Le Maroc a annoncé sa disposition à déployer des policiers pour contribuer à la stabilisation de Gaza et à assurer la formation d’agents de police palestiniens. Le ministre des Affaires étrangères Nasser Bourita a également indiqué que le Royaume installerait un hôpital militaire de campagne afin de renforcer l’offre de soins sur le terrain.
Cette contribution s’inscrit dans le cadre de la première réunion du Conseil de la Paix pour Gaza, organisée à l’initiative du président américain Donald Trump, au cours de laquelle plusieurs États ont présenté leurs engagements respectifs.
Les États-Unis ont annoncé une contribution de 10 milliards de dollars destinée à soutenir la paix aux frontières. Les Émirats arabes unis ont promis 1,2 milliard de dollars, tandis que le Qatar et l’Arabie saoudite ont chacun annoncé un engagement d’un milliard de dollars, ce dernier devant être versé sur plusieurs années. Le Koweït a également indiqué qu’il contribuerait à hauteur d’un milliard de dollars.
L’Indonésie s’est déclarée prête à déployer 8 000 soldats ou davantage au sein d’une force internationale de sécurité. Le Kazakhstan a fait part de sa volonté d’apporter une contribution financière immédiate et de fournir du blé dans le cadre d’une aide alimentaire.
Bahreïn a proposé de mettre à disposition ses infrastructures et son expertise pour établir une plateforme de services publics numériques. L’Ouzbékistan a indiqué être prêt à participer à la reconstruction d’écoles, de structures d’accueil pour enfants et d’hôpitaux.
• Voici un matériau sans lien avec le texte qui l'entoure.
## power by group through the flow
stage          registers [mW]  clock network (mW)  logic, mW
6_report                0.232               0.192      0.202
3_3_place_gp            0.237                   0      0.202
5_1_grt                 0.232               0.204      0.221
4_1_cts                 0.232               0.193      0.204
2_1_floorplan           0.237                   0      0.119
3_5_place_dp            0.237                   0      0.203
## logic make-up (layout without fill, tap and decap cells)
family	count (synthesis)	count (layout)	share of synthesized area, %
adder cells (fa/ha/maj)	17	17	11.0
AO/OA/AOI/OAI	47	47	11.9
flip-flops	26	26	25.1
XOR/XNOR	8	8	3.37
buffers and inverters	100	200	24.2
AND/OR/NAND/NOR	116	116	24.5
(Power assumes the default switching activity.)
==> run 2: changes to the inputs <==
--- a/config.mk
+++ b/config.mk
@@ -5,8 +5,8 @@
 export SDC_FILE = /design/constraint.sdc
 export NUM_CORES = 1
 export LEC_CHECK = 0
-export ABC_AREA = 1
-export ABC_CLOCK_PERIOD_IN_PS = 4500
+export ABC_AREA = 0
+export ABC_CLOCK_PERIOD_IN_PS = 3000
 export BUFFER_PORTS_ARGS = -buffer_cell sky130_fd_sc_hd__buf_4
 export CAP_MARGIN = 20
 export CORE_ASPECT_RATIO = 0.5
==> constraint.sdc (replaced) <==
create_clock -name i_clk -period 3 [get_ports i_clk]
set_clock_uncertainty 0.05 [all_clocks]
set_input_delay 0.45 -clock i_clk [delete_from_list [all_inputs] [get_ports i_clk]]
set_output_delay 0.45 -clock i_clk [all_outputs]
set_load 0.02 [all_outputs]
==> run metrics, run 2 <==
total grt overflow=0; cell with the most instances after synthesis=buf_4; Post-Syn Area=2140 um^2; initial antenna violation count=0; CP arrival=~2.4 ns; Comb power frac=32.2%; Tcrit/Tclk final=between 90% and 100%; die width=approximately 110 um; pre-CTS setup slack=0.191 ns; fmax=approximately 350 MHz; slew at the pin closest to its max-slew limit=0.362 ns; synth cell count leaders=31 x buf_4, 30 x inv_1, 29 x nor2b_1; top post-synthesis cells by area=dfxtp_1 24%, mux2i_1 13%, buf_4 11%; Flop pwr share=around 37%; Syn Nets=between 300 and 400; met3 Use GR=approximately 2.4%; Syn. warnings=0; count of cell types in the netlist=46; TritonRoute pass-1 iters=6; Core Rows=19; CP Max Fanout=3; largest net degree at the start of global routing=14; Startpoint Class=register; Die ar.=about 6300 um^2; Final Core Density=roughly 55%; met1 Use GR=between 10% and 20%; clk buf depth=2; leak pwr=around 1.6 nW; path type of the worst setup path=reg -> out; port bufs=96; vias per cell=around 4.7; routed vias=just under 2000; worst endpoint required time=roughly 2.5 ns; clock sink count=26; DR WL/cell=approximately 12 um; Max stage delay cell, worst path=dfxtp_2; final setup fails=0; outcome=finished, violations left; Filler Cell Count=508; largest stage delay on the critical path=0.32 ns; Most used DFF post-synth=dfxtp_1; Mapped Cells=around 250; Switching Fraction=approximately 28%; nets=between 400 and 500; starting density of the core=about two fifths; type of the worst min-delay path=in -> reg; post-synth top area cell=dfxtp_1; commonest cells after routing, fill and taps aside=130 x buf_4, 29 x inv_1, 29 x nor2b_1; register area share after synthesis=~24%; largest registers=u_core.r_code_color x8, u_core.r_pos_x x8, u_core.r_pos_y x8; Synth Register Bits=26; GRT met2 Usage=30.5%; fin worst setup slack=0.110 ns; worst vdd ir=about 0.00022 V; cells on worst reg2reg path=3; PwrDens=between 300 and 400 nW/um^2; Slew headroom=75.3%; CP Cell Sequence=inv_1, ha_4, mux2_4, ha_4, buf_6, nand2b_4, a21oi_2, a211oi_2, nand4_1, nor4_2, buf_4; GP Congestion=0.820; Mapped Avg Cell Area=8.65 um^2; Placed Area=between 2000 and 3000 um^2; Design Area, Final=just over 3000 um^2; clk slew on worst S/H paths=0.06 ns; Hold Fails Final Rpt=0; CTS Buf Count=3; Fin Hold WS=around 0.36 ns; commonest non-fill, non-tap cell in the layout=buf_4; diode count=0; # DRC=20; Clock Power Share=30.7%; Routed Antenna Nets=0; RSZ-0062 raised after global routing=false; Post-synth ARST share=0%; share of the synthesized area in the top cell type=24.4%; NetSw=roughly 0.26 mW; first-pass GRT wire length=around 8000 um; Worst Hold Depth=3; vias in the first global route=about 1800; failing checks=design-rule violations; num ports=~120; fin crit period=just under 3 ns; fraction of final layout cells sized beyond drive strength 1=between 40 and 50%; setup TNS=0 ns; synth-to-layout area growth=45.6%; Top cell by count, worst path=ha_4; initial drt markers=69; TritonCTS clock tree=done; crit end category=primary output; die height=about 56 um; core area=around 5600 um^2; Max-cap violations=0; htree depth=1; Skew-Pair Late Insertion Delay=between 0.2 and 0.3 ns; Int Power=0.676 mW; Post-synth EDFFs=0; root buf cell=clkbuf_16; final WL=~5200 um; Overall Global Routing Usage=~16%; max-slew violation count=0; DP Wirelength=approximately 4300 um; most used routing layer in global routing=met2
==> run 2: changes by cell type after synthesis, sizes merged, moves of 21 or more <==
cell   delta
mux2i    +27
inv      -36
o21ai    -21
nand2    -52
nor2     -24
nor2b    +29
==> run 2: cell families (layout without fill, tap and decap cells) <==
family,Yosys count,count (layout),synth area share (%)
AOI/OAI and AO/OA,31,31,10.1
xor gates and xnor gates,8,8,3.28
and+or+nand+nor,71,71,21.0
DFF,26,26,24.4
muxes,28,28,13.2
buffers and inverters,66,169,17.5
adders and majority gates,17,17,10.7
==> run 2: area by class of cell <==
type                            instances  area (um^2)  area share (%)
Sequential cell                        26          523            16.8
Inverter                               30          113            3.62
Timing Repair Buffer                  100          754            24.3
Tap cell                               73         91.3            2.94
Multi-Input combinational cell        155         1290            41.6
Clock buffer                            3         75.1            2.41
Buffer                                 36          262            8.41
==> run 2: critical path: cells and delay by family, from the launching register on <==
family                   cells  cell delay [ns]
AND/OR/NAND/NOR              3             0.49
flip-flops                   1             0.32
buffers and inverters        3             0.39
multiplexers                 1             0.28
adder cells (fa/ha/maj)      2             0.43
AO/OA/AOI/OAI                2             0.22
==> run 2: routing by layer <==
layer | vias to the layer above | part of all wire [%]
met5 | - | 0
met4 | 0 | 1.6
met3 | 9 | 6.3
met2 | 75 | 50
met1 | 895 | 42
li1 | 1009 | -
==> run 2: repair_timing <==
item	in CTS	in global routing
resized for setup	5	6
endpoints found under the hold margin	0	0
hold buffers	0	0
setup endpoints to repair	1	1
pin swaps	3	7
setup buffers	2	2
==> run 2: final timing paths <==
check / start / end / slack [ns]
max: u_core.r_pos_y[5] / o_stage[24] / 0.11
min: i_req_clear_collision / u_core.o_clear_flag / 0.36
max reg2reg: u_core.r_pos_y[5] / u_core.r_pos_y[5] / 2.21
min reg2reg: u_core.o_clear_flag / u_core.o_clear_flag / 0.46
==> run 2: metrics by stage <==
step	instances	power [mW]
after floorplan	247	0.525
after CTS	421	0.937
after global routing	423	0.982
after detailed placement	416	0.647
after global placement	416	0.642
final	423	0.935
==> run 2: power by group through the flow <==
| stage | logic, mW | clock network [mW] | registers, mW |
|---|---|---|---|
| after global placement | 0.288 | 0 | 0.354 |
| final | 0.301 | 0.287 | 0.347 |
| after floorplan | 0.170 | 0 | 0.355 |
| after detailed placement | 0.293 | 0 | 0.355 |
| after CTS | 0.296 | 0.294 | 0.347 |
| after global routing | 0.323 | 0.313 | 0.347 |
==> src/hdl/socd_pkg.sv <==
`default_nettype none

package socd_pkg;

    localparam int SCREEN_WIDTH  = 224;
    localparam int SCREEN_HEIGHT = 256;
    localparam int GFX_DEPTH     = 2048;
    localparam int GFX_AW        = $clog2(GFX_DEPTH);

    localparam logic [7:0]  SPRITE_SIZE  = 8'd32;
    localparam logic [7:0]  VISIBLE_ROWS = 8'he0;
    localparam logic [15:0] NO_COLLISION = 16'hffff;
    localparam logic [3:0]  STATUS_HIT   = 4'h8;
    localparam logic [3:0]  STATUS_NONE  = 4'h7;

    typedef enum logic [2:0] {
        OP_SPRITE_REG  = 3'd0,
        OP_GFX_LOAD    = 3'd1,
        OP_CONTROL     = 3'd2,
        OP_FRAME_START = 3'd3,
        OP_PIXEL       = 3'd4,
        OP_COLL_READ   = 3'd5
    } t_op;

    localparam logic [1:0] REG_CODE_COLOR = 2'd0;
    localparam logic [1:0] REG_POS_X      = 2'd1;
    localparam logic [1:0] REG_POS_Y      = 2'd2;

    localparam logic [1:0] RD_LOW    = 2'd0;
    localparam logic [1:0] RD_MID    = 2'd1;
    localparam logic [1:0] RD_HIGH   = 2'd2;
    localparam logic [1:0] RD_STATUS = 2'd3;

    localparam logic KIND_PIXEL = 1'b0;
    localparam logic KIND_READ  = 1'b1;

    typedef struct packed {
        logic              we;
        logic [GFX_AW-1:0] waddr;
        logic [7:0]        wdata;
        logic              re;
        logic [GFX_AW-1:0] raddr;
    } t_ram_req;

    typedef struct packed {
        logic       valid;
        t_op        op;
        logic       sprite_on;
        logic [2:0] bit_sel;
        logic [4:0] bg_pen;
        logic [3:0] color;
        logic [4:0] px_hi;
        logic [4:0] py_hi;
        logic [1:0] read_offset;
    } t_stage;

    typedef struct packed {
        logic s1_valid;
        t_op  s1_op;
    } t_back_stat;

endpackage

`default_nettype wire

==> src/hdl/socd_out_if.sv <==
`default_nettype none

interface socd_out_if;
    logic       valid;
    logic       ready;
    logic       result_kind;
    logic [4:0] pixel_pen;
    logic [3:0] read_value;

    modport source (
        output valid, result_kind, pixel_pen, read_value,
        input  ready
    );

    modport sink (
        input  valid, result_kind, pixel_pen, read_value,
        output ready
    );
endinterface

`default_nettype wire

==> src/hdl/socd_back.sv <==
`default_nettype none

module socd_back (
    input  wire logic             i_clk,
    input  wire logic             i_rst_n,
    input  socd_pkg::t_stage      i_stage,
    input  wire logic [7:0]       i_rdata,
    input  wire logic             i_clear_flag,
    output logic                  o_s1_free,
    output socd_pkg::t_back_stat  o_stat,
    socd_out_if.source            o_rsp
);
    import socd_pkg::*;

    t_stage      r_s1;
    logic [15:0] r_coll_addr;
    logic        r_out_valid;
    logic        r_out_kind;
    logic [4:0]  r_out_pen;
    logic [3:0]  r_out_value;

    logic        w_has_result;
    logic        w_go;
    logic        w_sprite_bit;
    logic        w_collide;
    logic [4:0]  w_pen;
    logic [15:0] w_new_addr;
    logic [15:0] w_eff_addr;
    logic        w_hit;
    logic [3:0]  w_value;

    always_comb begin
        w_has_result = (r_s1.op == OP_PIXEL) || (r_s1.op == OP_COLL_READ);
        w_go         = r_s1.valid && (!w_has_result || !r_out_valid || o_rsp.ready);
        o_s1_free    = !r_s1.valid || w_go;

        w_sprite_bit = r_s1.sprite_on && i_rdata[r_s1.bit_sel];
        w_collide    = w_sprite_bit && r_s1.bg_pen[0];
        w_pen        = w_sprite_bit ? {r_s1.color, 1'b1} : r_s1.bg_pen;
        w_new_addr   = 16'({r_s1.py_hi, r_s1.px_hi}) + 16'd1;

        w_eff_addr = i_clear_flag ? NO_COLLISION : r_coll_addr;
        w_hit      = w_eff_addr != NO_COLLISION;
        case (r_s1.read_offset)
            RD_LOW:    w_value = w_hit ? w_eff_addr[3:0]  : 4'd0;
            RD_MID:    w_value = w_hit ? w_eff_addr[7:4]  : 4'd0;
            RD_HIGH:   w_value = w_hit ? w_eff_addr[11:8] : 4'd0;
            RD_STATUS: w_value = w_hit ? STATUS_HIT : STATUS_NONE;
            default:   w_value = 4'd0;
        endcase

        o_stat.s1_valid = r_s1.valid;
        o_stat.s1_op    = r_s1.op;
    end

    always_ff @(posedge i_clk) begin
        if (!i_rst_n) begin
            r_s1.valid  <= 1'b0;
            r_coll_addr <= '0;
            r_out_valid <= 1'b0;
        end else begin
            if (o_s1_free) begin
                r_s1 <= i_stage;
            end
            if (w_go && w_has_result) begin
                r_out_valid <= 1'b1;
            end else if (o_rsp.ready) begin
                r_out_valid <= 1'b0;
            end
            if (w_go) begin
                case (r_s1.op)
                    OP_FRAME_START: r_coll_addr <= NO_COLLISION;
                    OP_PIXEL: begin
                        if (w_collide) begin
                            r_coll_addr <= w_new_addr;
                        end
                    end
                    default: begin
                    end
                endcase
            end
        end
    end

    always_ff @(posedge i_clk) begin
        if (w_go && w_has_result) begin
            if (r_s1.op == OP_PIXEL) begin
                r_out_kind  <= KIND_PIXEL;
                r_out_pen   <= w_pen;
                r_out_value <= 4'd0;
            end else begin
                r_out_kind  <= KIND_READ;
                r_out_pen   <= 5'd0;
                r_out_value <= w_value;
            end
        end
    end

    assign o_rsp.valid       = r_out_valid;
    assign o_rsp.result_kind = r_out_kind;
    assign o_rsp.pixel_pen   = r_out_pen;
    assign o_rsp.read_value  = r_out_value;

endmodule

`default_nettype wire

==> src/flat_wrapper.sv <==
// flat-port wrapper written by rule: the top's interface ports become plain ports
module socd_back_flat import socd_pkg::*;
  (i_clk, i_rst_n, i_stage, i_rdata, i_clear_flag, o_s1_free, o_stat, o_rsp_valid, o_rsp_result_kind, o_rsp_pixel_pen, o_rsp_read_value, o_rsp_ready);
  socd_out_if o_rsp_i ();
  input  wire logic i_clk;
  input  wire logic i_rst_n;
  input  socd_pkg::t_stage i_stage;
  input  wire logic [7:0] i_rdata;
  input  wire logic i_clear_flag;
  output logic o_s1_free;
  output socd_pkg::t_back_stat o_stat;
  output wire logic [$bits(o_rsp_i.valid)-1:0] o_rsp_valid;
  output wire logic [$bits(o_rsp_i.result_kind)-1:0] o_rsp_result_kind;
  output wire logic [$bits(o_rsp_i.pixel_pen)-1:0] o_rsp_pixel_pen;
  output wire logic [$bits(o_rsp_i.read_value)-1:0] o_rsp_read_value;
  input wire logic [$bits(o_rsp_i.ready)-1:0] o_rsp_ready;
  assign o_rsp_valid = o_rsp_i.valid;
  assign o_rsp_result_kind = o_rsp_i.result_kind;
  assign o_rsp_pixel_pen = o_rsp_i.pixel_pen;
  assign o_rsp_read_value = o_rsp_i.read_value;
  assign o_rsp_i.ready = o_rsp_ready;
  socd_back u_core (.i_clk(i_clk), .i_rst_n(i_rst_n), .i_stage(i_stage), .i_rdata(i_rdata), .i_clear_flag(i_clear_flag), .o_s1_free(o_s1_free), .o_stat(o_stat), .o_rsp(o_rsp_i));
endmodule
L’Égypte poursuivra ses efforts pour former le personnel de police palestinien, tandis que la Roumanie a évoqué une participation à la reconstruction des services d’urgence, des établissements scolaires et d’institutions liées à la police et à la justice.
La Turquie a annoncé qu’elle pourrait contribuer à la réhabilitation des secteurs de la santé et de l’éducation, ainsi qu’à la formation de policiers, et se tient prête à fournir des troupes à une force internationale de stabilisation.
Ces annonces traduisent une mobilisation diplomatique et financière multilatérale autour de la stabilisation et de la reconstruction de Gaza, articulée autour d’engagements sécuritaires, humanitaires et institutionnels.